Scottish Daily Mail

Lethal batteries are found in sabotaged chocolate Santas

- By Sean Poulter Consumer Affairs Editor s.poulter@dailymail.co.uk

CHOCOLATE Santa figures have been sabotaged so that they could cause appalling suffering, life-changing injuries or even death in children.

Small button batteries have been found inside the figures, which are sold by the Co-op, in two locations.

Batteries contain chemicals that can burn through the delicate lining of the throat or stomach.

The discovery suggests a deliberate attempt to harm children as well as damage the sales and reputation of the Co-op. The grocery chain and the Food Standards Agency have announced a nationwide recall of 165,000 hollow milk chocolate Santa figures.

At the same time, a police investigat­ion has begun in an attempt to identify the saboteur.

Previous attempts to contaminat­e food have been linked to criminals trying to extort money from brands or supermarke­ts. Another possibilit­y is an attempt at revenge by a disgruntle­d employee or customer.

The chocolates that had been subject to tampering were bought at two different locations, one in Suffolk and one in Essex.

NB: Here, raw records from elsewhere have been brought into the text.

[config.mk]
export PLATFORM = sky130hd
export DESIGN_NAME = adder_arb_ctrl_26b
export DESIGN_NICKNAME = d
export VERILOG_FILES = /design/src/rtl/adder_arb_pkg.sv /design/src/rtl/adder_core_26b.sv /design/src/rtl/adder_arb_ctrl_26b.sv
export SDC_FILE = /design/constraint.sdc
export NUM_CORES = 1
export LEC_CHECK = 0
export ABC_AREA = 1
export CORE_MARGIN = 2
export CORE_UTILIZATION = 33
export DETAILED_ROUTE_END_ITERATION = 8
export GPL_ROUTABILITY_DRIVEN = 0
export PLACE_DENSITY = 0.7
export SLEW_MARGIN = 20
export SYNTH_ARGS = -nofsm -noshare
export SYNTH_HDL_FRONTEND = slang
export SYNTH_HIERARCHICAL = 1
export SYNTH_SLANG_ARGS = --single-unit
[constraint.sdc]
create_clock -name clk -period 2.5 [get_ports clk]
set_clock_uncertainty 0.1 [all_clocks]
set_input_delay 0.25 -clock clk [delete_from_list [all_inputs] [get_ports clk]]
set_output_delay 0.25 -clock clk [all_outputs]
set_load 0.02 [all_outputs]
[src/rtl/adder_arb_pkg.sv]
// rtl/adder_arb_pkg.sv - shared FSM state type, default sizes and ID width helper
package adder_arb_pkg;

   localparam int N_REQ_DEF = 4;
   localparam int W_DEF     = 26;

   typedef enum logic [1:0] {
      IDLE  = 2'd0,
      ISSUE = 2'd1,
      WAIT  = 2'd2,
      RESP  = 2'd3
   } arb_state_e;

   function automatic int id_width(input int n);
      return (n > 1) ? $clog2(n) : 1;
   endfunction

endpackage

[src/rtl/adder_core_26b.sv]
// rtl/adder_core_26b.sv - registered W-bit adder, input and output registers, latency 2
// Load enables let the controller hold the result in the output register while RESP stalls.
module adder_core_26b
   import adder_arb_pkg::*;
#(
   parameter int W = W_DEF
) (
   input  logic         clk,
   input  logic         reset,
   input  logic         in_en,
   input  logic         out_en,
   input  logic [W-1:0] a,
   input  logic [W-1:0] b,
   input  logic         cin,
   output logic [W:0]   sum
);

   logic [W-1:0] a_q;
   logic [W-1:0] b_q;
   logic         cin_q;
   logic [W:0]   sum_c;

   always_ff @(posedge clk or negedge reset) begin
      if (!reset) begin
         a_q   <= '0;
         b_q   <= '0;
         cin_q <= 1'b0;
      end else if (in_en) begin
         a_q   <= a;
         b_q   <= b;
         cin_q <= cin;
      end
   end

   assign sum_c = {1'b0, a_q} + {1'b0, b_q} + {{W{1'b0}}, cin_q};

   always_ff @(posedge clk or negedge reset) begin
      if (!reset) begin
         sum <= '0;
      end else if (out_en) begin
         sum <= sum_c;
      end
   end

endmodule

[src/rtl/adder_arb_ctrl_26b.sv]
// rtl/adder_arb_ctrl_26b.sv - arbiter and sequencer sharing one registered adder among N_REQ requesters
// ADDER_ARB_RR_EN selects round-robin arbitration; otherwise lowest index wins.
module adder_arb_ctrl_26b
   import adder_arb_pkg::*;
#(
   parameter  int N_REQ = N_REQ_DEF,
   parameter  int W     = W_DEF,
   localparam int IW    = id_width(N_REQ)
) (
   input  logic               clk,
   input  logic               reset,
   input  logic [N_REQ-1:0]   req,
   input  logic [N_REQ*W-1:0] a_in,
   input  logic [N_REQ*W-1:0] b_in,
   input  logic [N_REQ-1:0]   cin,
   output logic [N_REQ-1:0]   gnt,
   output logic               res_valid,
   output logic [W:0]         res_sum,
   output logic [IW-1:0]      res_id,
   input  logic               res_ready,
   output logic               busy
);

   arb_state_e       state_q;
   arb_state_e       state_d;
   logic             issue_start;
   logic             win_any;
   logic [IW-1:0]    win_idx;
   logic [N_REQ-1:0] win_oh;
   int               pos;
   logic [W-1:0]     a_sel;
   logic [W-1:0]     b_sel;
   logic             cin_sel;

`ifdef ADDER_ARB_RR_EN
   logic [IW-1:0] rr_ptr;

   // Pointer holds the last winner so the search resumes just past it.
   always_ff @(posedge clk or negedge reset) begin
      if (!reset) begin
         rr_ptr <= IW'(N_REQ - 1);
      end else if (issue_start) begin
         rr_ptr <= win_idx;
      end
   end
`endif

   always_comb begin
      win_any = 1'b0;
      win_idx = '0;
      win_oh  = '0;
      pos     = 0;
      for (int k = 0; k < N_REQ; k++) begin
`ifdef ADDER_ARB_RR_EN
         pos = (int'(rr_ptr) + 1 + k) % N_REQ;
`else
         pos = k;
`endif
         if (!win_any && req[pos]) begin
            win_any     = 1'b1;
            win_idx     = IW'(pos);
            win_oh[pos] = 1'b1;
         end
      end
   end

   always_comb begin
      state_d     = state_q;
      issue_start = 1'b0;
      case (state_q)
         IDLE: begin
            if (win_any) begin
               state_d     = ISSUE;
               issue_start = 1'b1;
            end
         end
         ISSUE:   state_d = WAIT;
         WAIT:    state_d = RESP;
         RESP:    if (res_ready) state_d = IDLE;
         default: state_d = IDLE;
      endcase
   end

   // res_id doubles as the operand-mux select while the operation is in flight.
   always_ff @(posedge clk or negedge reset) begin
      if (!reset) begin
         state_q   <= IDLE;
         gnt       <= '0;
         res_id    <= '0;
         busy      <= 1'b0;
         res_valid <= 1'b0;
      end else begin
         state_q   <= state_d;
         busy      <= (state_d != IDLE);
         res_valid <= (state_d == RESP);
         gnt       <= '0;
         if (issue_start) begin
            gnt    <= win_oh;
            res_id <= win_idx;
         end
      end
   end

   assign a_sel   = a_in[int'(res_id)*W +: W];
   assign b_sel   = b_in[int'(res_id)*W +: W];
   assign cin_sel = cin[res_id];

   adder_core_26b #(
      .W (W)
   ) u_core (
      .clk    (clk),
      .reset  (reset),
      .in_en  (state_q == ISSUE),
      .out_en (state_q == WAIT),
      .a      (a_sel),
      .b      (b_sel),
      .cin    (cin_sel),
      .sum    (res_sum)
   );

endmodule

==> results.md <==
* Synthesized area at between 6000 and 7000 µm²
* Synth warnings at 6
* Share of cells above drive strength 1 at around 8.1%
* Final Setup Violations at 0
* Sequential element share of the synthesized area at about 34%
* Met1 usage at approximately 28%
* Crit end category: flip-flop
* Cell count after synthesis at 945
* Critical Path RT at approximately 2600 ps
* Synth top area cells: dfrtp_1 34%, nand2_1 12%, o21ai_0 9.1%, mux2_2 8.6%, nor2_1 8.4%
* Most common cell in the synthesized netlist: nand2_1
* DP Wirelength at approximately 17 mm
* Net Sw Frac at ~50%
* Core ar. at 20100 µm²
* Outcome: completed
* Slew @ Worst Pin at ~560 ps
* DRT Pass-1 Iters at 4
* Max cap viols at 0
* DP Area at around 9500 µm²
* Fmax at 448.6 MHz
* IO buf count at around 250
* # rows at 52
* Critical path class: reg2reg
* DRT antenna net count at 0
* Clock sinks at 90
* CTS max path bufs at 2
* Gr busiest metal: met2
* Final net count at 1421
* GR Util met3 at approximately 4.3%
* GRT Resource Usage Total at 20.36%
* Largest net degree at the start of global routing at 87
* Sw power at 0.006330 W
* Post-synth ARST share at 100.0%
* Avg WL per Cell at between 10 and 15 µm
* Register bit count reported by yosys at 90
* Max VDD drop at ~0.6 mV
* Max-slew headroom at a little over three fifths
* GR Util met2 at 33.42%
* Clock Power Share at between 10% and 20%
* DRC at 0
* Cell-internal power at roughly 0.0066 W
* Worst Hold Class: in2async
* Design Area, Final at slightly below 10000 µm²
* Antenna violations before repair at 1
* Reg2Reg Launch Point: u_core/a_q[0]
* CTS root buf: clkbuf_16
* Starting DRT DRC Count at ~360
* Num CTS Buffers at 9
* DIE AREA at ~21000 µm²
* First-pass GRT wire length at 34.97 mm
* Worst Setup EP: u_core/sum[12]
* Setup bufs post-CTS at 0
* TritonCTS clock tree: yes
* Syn Area/Cell at just over 7 µm²
* Seq pwr share at 20.6%
* Worst-Skew Late Latency at between 300 and 400 ps
* DR vias at 7052
* Final Hold Fails at 0
* Worst EP arrival at about 2400 ps
* P per Cell Area at 1327 nW/µm²
* Routed wire length at roughly 22 mm
* H-Tree Depth at 3
* CP Max Fanout at 4
* Yosys top cell area share at between 30 and 40%
* # hold bufs at CTS at 1
* Worst reg2reg path endpoint: u_core/sum[12]
* Vias in the first global route at a little under 7000
* Starting Density at around a third
* Chip Height at around 150 µm
* Syn Nets at 1191
* Ports at roughly 250
* Area delta synth->final at 45.78%
* RSZ-0062 raised after global routing: no
* Fin util at 48.64%
* Post-synth top cells: 213 x nand2_1, 150 x nor2_1, 122 x o21ai_0
* PostCTS Resize Cnt at 0
* Clock transition at path regs at around 60 ps
* Setup TNS at 0 ps
* Yosys top cell by area: dfrtp_1
* Fillers at a little under 2000
* Final Cycle Share at between 80% and 90%
* EDFF count, synth at 0
* Yosys cell types at 34
* Tot Pwr at around 0.013 W
* Worst hold slack at 338.8 ps
* Via/cell ratio at a little under 5
* Period minus WS final at about 2200 ps
* Leak Pwr at 4.409 nW
* Critical Path Start Type: flip-flop
* Pins Over Slew Limit at 0
* Die Span X at between 100 and 150 µm
* Worst setup startpoint: u_core/a_q[0]
* Combinational power share at just under 70%
* Top_reg_cell synth: dfrtp_1
* Worst reg-to-reg path cell count at 13
* Grt ovf at 0
* Reg2reg setup slack at about 270 ps
critical path: stages, from the launching register on:
cell,delay (ps)
dfrtp_1,410
fa_1,480
inv_1,90
fa_1,180
inv_1,70
nand3_1,80
nand3_2,120
nand2_1,110
nand2_2,80
nand2_1,60
nand2_1,50
or2_1,200
nand3_1,60
nand2_1,50
registers in the layout, indices dropped and copies added (netlist names):
register	flops
gnt	4
res_id	2
state_q	2
u_core/sum	27
u_core/b_q	26
u_core/cin_q	1
res_valid	1
u_core/a_q	26
busy	1
logic make-up after synthesis:
group / synth area share (%)
buf+inv: 9.177
flops: 33.58
xor+xnor: 1.045
compound gates: 15.89
mux: 8.562
simple gates: 26.49
fa+ha+maj: 5.260
worst min path at each step:
stage,start,to,slack (ps),cells after the start
after floorplan,reset,busy,-150,0
after global placement,reset,u_core/sum[2],170,1
after detailed placement,reset,u_core/sum[2],180,1
after CTS,reset,u_core/sum[11],360,2
after global routing,req[0],gnt[0],390,3
final,reset,u_core/sum[11],340,2
placed cells by master, fill, tap and decap left out, types with 2 or more instances in the layout:
cell,count
clkinv_4,2
nand2_1,213
nand3_1,36
nand3b_1,3
a21oi_1,16
o21ai_1,3
nand4_1,7
nand3_2,4
dfrtp_1,89
o21ai_0,122
nor2_2,3
xnor2_1,8
fa_1,2
mux2_2,51
or2_1,3
buf_12,5
buf_4,6
inv_1,92
clkdlybuf4s50_1,252
nor2_1,149
nor2_4,3
and2_1,3
ha_1,25
o22ai_1,53
clkbuf_16,9
nand2_2,6
power by group through the flow:
| stage | sequential, W | combinational [W] | clock [W] |
|---|---|---|---|
| finish | 0.00267 | 0.00892 | 0.00138 |
| CTS | 0.00268 | 0.00891 | 0.00141 |
| global route | 0.00277 | 0.00998 | 0.00147 |
| floorplan | 0.00286 | 0.00603 | 0 |
| global placement | 0.00268 | 0.00878 | 0 |
| detailed placement | 0.00271 | 0.00885 | 0 |
layer usage:
layer	share of wire [%]	vias up
met5	0	-
met4	1.5	0
met3	4.8	19
met2	47	220
met1	47	3235
li1	-	3578
stage by stage:
stage	setup slack [ps]	cells
after floorplan	470.6	945
after global placement	307.3	1433
after detailed placement	286.8	1433
after CTS	277.0	1450
after global routing	85.99	1450
final	270.6	1451
final cells by class:
class,count,area [µm²],area share (%)
multi-input cells,716,3847,39.35
repair buffers,264,2678,27.38
flip-flops and latches,90,2253,23.05
inverters,94,355.3,3.634
well taps,270,337.8,3.455
clock buffers,11,242.7,2.482
clock inverters,5,61.31,0.6270
diodes,1,2.502,0.02559
(Power assumes the default switching activity.)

A spokesman for the store said: ‘The health and safety of our customers is our top priority. We are concerned about two separate instances of alleged product tampering involving our hollow milk chocolate Santa foil figures, which have been found to contain a small battery inside.

‘As a result we have begun a UK-wide product recall. The police and Food Standards Agency are being notified.

‘Customers with one of these products should call our customer relations team for a full refund.’

The FSA said: ‘The presence of small batteries makes this product unsafe to eat and presents a risk to health.’

Surgeons have warned of the potentiall­y deadly risk posed to young children by button batteries.

An inquest heard in October how two-year-old Francesca Asan, from Basingstok­e, died after swallowing one. It had been lodged in her throat for a week where it corroded and caused a ‘catastroph­ic’ bleed.

A girl of three from Northern Ireland was left with permanent damage to her throat after she swallowed a watch battery in April 2015. It became stuck in her food pipe and she began being sick and refusing food.

It was not until five days later that an X-ray showed she had swallowed a battery, by which time it had burned a hole through the oesophagus and windpipe. She spent nine months at Great Ormond Street Children’s Hospital in London and still needs to visit every few weeks. The hospital is now seeing one case linked to a swallowed battery a week. Surgeon Kate Cross said: ‘Button batteries should be treated like poison and kept out of reach of children.’

Miss Cross, a consultant neonatal and paediatric surgeon, added that if the battery gets stuck in the throat or windpipe, the fluids there cause it to release ‘an alkali which is like caustic soda, which can erode through the wall to the windpipe’.

‘If the battery is facing a different way it can burn into the aorta, a major blood vessel, and there have been cases where the child has bled to death,’ she said.